(Stored data)
——
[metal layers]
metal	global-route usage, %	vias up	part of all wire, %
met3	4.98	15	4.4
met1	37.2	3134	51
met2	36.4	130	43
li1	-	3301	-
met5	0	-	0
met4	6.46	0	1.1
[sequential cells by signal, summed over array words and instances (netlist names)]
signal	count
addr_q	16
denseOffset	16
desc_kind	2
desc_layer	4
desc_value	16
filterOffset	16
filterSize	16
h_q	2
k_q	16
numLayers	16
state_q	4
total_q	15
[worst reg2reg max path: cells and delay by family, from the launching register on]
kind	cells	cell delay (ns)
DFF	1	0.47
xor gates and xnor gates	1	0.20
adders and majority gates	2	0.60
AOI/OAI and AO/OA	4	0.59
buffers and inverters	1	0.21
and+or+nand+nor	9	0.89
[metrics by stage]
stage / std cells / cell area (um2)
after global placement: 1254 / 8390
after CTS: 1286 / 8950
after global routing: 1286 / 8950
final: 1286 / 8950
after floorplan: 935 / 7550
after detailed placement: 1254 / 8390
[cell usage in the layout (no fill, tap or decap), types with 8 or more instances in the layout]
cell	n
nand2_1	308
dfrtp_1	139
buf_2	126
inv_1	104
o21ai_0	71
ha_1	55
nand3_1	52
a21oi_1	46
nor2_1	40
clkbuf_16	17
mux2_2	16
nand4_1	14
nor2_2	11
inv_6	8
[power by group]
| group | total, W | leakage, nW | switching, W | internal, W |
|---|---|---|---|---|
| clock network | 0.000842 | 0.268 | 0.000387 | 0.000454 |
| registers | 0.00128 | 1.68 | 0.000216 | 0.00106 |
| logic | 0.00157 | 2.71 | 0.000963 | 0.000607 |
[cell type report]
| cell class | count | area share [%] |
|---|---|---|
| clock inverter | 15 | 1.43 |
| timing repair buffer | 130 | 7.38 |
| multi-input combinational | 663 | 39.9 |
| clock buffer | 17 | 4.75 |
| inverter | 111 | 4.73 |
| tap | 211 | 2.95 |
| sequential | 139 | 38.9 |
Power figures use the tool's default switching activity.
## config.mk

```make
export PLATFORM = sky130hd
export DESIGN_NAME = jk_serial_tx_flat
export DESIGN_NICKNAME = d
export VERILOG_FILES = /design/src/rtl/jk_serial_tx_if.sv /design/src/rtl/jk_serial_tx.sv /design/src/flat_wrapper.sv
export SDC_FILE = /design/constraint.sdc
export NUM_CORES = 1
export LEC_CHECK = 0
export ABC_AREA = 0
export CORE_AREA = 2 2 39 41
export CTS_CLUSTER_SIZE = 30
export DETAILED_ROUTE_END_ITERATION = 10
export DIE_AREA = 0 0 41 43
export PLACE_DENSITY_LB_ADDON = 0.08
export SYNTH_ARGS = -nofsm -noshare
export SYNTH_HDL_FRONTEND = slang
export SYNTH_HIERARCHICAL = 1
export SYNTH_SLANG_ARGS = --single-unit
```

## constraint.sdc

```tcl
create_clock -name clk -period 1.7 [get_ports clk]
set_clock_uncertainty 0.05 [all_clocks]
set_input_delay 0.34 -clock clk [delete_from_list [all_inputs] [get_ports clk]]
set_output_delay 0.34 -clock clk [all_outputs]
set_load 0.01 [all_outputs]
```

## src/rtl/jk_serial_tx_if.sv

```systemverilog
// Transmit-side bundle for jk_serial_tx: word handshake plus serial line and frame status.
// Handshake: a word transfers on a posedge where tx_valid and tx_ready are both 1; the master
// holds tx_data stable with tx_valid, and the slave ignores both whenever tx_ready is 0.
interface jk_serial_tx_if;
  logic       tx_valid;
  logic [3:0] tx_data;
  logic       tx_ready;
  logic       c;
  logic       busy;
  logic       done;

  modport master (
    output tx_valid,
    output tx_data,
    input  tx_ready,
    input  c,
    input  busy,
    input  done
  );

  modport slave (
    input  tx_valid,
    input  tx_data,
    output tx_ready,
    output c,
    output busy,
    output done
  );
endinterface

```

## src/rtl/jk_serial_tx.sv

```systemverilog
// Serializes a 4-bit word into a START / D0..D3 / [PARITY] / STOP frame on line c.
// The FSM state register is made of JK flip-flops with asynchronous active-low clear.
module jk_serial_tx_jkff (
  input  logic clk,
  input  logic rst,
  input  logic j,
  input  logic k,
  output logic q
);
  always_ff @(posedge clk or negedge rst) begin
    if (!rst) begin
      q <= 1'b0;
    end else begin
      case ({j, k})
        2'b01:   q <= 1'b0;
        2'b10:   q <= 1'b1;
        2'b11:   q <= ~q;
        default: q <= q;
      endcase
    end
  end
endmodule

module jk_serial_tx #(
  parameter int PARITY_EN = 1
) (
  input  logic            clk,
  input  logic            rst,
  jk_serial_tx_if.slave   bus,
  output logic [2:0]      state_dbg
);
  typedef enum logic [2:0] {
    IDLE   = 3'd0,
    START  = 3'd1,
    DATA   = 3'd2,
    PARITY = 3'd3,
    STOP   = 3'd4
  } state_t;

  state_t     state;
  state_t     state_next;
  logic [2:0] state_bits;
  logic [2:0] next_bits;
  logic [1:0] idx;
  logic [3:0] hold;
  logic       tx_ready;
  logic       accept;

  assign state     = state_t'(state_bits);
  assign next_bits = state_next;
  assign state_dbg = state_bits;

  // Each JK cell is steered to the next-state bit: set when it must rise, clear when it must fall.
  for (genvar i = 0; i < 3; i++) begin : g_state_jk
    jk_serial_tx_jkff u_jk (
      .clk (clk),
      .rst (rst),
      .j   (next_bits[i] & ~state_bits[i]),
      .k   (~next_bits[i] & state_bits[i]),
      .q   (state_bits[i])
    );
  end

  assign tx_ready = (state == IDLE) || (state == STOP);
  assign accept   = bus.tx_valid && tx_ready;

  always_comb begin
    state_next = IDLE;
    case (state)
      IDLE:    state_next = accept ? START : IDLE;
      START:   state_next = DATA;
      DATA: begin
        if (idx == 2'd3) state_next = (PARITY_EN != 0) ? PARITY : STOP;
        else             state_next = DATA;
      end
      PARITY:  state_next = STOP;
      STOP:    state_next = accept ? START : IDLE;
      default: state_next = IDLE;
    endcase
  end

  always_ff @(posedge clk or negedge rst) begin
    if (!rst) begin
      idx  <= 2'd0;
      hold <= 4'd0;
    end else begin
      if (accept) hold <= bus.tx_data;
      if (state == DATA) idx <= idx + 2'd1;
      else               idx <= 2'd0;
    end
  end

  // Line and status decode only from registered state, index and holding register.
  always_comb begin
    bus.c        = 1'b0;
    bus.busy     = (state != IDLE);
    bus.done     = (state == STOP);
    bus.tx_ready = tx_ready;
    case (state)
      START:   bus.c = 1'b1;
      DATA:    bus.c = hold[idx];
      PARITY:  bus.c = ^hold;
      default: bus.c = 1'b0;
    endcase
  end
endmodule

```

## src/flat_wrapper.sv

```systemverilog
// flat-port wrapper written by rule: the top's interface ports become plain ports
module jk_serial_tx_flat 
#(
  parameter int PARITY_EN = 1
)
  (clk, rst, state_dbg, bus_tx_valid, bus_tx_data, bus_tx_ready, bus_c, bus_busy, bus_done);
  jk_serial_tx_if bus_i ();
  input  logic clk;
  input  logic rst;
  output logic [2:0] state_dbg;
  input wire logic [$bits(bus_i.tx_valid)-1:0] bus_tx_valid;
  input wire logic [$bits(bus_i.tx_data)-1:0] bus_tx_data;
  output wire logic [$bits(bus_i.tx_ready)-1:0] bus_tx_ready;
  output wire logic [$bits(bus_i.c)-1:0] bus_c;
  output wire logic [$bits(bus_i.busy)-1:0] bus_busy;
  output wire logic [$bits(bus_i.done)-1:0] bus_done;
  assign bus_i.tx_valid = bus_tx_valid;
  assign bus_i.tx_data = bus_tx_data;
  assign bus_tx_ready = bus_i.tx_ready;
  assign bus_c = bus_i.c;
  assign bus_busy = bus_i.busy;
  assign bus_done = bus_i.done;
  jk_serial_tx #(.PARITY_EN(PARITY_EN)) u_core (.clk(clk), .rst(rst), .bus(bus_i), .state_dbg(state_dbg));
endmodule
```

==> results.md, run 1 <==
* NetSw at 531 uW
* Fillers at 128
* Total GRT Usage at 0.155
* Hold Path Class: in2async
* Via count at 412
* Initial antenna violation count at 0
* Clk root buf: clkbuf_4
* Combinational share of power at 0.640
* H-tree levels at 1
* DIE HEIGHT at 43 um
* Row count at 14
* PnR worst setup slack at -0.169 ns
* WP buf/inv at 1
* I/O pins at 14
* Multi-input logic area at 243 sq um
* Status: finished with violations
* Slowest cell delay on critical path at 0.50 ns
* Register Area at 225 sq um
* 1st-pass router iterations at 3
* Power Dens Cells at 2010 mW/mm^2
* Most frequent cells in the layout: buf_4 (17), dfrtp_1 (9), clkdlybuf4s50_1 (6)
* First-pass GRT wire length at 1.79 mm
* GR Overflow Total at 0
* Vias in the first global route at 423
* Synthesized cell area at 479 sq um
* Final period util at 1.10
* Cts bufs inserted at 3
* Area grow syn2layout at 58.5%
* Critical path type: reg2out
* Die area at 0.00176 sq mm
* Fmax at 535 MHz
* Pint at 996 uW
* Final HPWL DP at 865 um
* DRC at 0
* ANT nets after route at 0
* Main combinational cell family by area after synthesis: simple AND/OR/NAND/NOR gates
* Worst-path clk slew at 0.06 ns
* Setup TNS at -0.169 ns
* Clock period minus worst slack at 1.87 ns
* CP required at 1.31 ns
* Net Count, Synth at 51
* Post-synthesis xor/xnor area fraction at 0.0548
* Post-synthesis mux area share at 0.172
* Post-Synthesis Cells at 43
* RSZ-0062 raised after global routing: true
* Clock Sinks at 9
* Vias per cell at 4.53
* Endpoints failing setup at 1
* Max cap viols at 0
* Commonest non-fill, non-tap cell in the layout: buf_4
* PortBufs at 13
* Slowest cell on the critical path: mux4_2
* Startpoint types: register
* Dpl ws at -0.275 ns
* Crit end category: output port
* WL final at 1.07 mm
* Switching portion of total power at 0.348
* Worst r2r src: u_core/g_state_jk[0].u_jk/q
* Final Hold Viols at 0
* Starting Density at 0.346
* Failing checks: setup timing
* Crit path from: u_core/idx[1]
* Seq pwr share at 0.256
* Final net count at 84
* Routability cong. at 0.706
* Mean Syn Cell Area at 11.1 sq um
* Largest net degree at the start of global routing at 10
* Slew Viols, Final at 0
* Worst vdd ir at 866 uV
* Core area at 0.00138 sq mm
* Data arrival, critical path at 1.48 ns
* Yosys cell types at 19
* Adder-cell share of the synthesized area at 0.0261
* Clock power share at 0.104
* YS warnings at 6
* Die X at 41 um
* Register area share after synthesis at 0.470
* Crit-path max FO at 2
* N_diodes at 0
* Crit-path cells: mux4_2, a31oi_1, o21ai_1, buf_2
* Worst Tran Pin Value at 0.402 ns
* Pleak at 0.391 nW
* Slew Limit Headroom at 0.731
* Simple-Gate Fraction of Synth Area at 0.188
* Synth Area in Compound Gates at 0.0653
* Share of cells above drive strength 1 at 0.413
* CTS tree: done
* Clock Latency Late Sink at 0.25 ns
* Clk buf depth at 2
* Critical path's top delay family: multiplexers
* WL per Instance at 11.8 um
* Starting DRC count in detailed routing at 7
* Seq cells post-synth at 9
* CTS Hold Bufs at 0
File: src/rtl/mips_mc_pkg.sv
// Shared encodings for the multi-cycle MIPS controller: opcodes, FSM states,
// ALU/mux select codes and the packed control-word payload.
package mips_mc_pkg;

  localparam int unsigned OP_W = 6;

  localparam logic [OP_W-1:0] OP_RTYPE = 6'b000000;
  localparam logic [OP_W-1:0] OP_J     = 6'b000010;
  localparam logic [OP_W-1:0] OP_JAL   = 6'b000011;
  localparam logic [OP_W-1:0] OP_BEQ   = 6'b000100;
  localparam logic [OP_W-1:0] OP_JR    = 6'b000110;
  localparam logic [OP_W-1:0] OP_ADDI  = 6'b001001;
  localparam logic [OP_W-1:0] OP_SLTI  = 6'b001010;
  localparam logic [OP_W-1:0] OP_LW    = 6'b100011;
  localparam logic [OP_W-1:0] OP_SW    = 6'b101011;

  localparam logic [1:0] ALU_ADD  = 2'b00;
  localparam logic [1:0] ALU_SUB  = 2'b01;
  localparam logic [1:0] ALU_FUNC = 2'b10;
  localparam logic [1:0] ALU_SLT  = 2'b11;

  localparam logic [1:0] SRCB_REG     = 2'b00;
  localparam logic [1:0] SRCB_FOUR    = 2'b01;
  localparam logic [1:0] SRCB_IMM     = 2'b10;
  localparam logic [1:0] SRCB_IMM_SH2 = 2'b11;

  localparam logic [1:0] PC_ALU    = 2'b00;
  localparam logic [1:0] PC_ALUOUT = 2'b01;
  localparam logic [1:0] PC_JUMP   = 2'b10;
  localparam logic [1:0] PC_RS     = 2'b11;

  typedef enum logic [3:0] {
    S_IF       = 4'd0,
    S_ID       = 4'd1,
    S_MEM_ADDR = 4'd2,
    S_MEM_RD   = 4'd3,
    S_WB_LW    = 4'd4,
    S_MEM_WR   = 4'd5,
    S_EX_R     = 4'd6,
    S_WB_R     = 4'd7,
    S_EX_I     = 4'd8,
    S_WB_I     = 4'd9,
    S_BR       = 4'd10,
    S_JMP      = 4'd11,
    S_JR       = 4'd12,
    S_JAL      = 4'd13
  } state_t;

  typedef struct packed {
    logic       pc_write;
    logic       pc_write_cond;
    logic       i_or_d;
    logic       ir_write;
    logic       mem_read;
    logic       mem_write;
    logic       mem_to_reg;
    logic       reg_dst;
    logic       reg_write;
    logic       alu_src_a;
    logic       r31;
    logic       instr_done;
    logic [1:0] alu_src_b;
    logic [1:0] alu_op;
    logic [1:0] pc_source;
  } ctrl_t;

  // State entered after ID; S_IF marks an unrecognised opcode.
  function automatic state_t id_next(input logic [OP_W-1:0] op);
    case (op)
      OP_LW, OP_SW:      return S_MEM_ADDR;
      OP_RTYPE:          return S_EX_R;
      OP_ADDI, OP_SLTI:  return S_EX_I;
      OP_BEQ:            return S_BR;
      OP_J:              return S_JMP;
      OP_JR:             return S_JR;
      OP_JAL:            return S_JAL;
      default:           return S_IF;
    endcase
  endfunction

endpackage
——
## ACTIVITY:
Would you print exactly, and only, the lines of the data above from the line with "after CTS: 1286 / 8950" through the line with "139 | 38.9 |", inclusive?

## SOLUTION TO THIS PROBLEM:
after CTS: 1286 / 8950
after global routing: 1286 / 8950
final: 1286 / 8950
after floorplan: 935 / 7550
after detailed placement: 1254 / 8390
[cell usage in the layout (no fill, tap or decap), types with 8 or more instances in the layout]
cell	n
nand2_1	308
dfrtp_1	139
buf_2	126
inv_1	104
o21ai_0	71
ha_1	55
nand3_1	52
a21oi_1	46
nor2_1	40
clkbuf_16	17
mux2_2	16
nand4_1	14
nor2_2	11
inv_6	8
[power by group]
| group | total, W | leakage, nW | switching, W | internal, W |
|---|---|---|---|---|
| clock network | 0.000842 | 0.268 | 0.000387 | 0.000454 |
| registers | 0.00128 | 1.68 | 0.000216 | 0.00106 |
| logic | 0.00157 | 2.71 | 0.000963 | 0.000607 |
[cell type report]
| cell class | count | area share [%] |
|---|---|---|
| clock inverter | 15 | 1.43 |
| timing repair buffer | 130 | 7.38 |
| multi-input combinational | 663 | 39.9 |
| clock buffer | 17 | 4.75 |
| inverter | 111 | 4.73 |
| tap | 211 | 2.95 |
| sequential | 139 | 38.9 |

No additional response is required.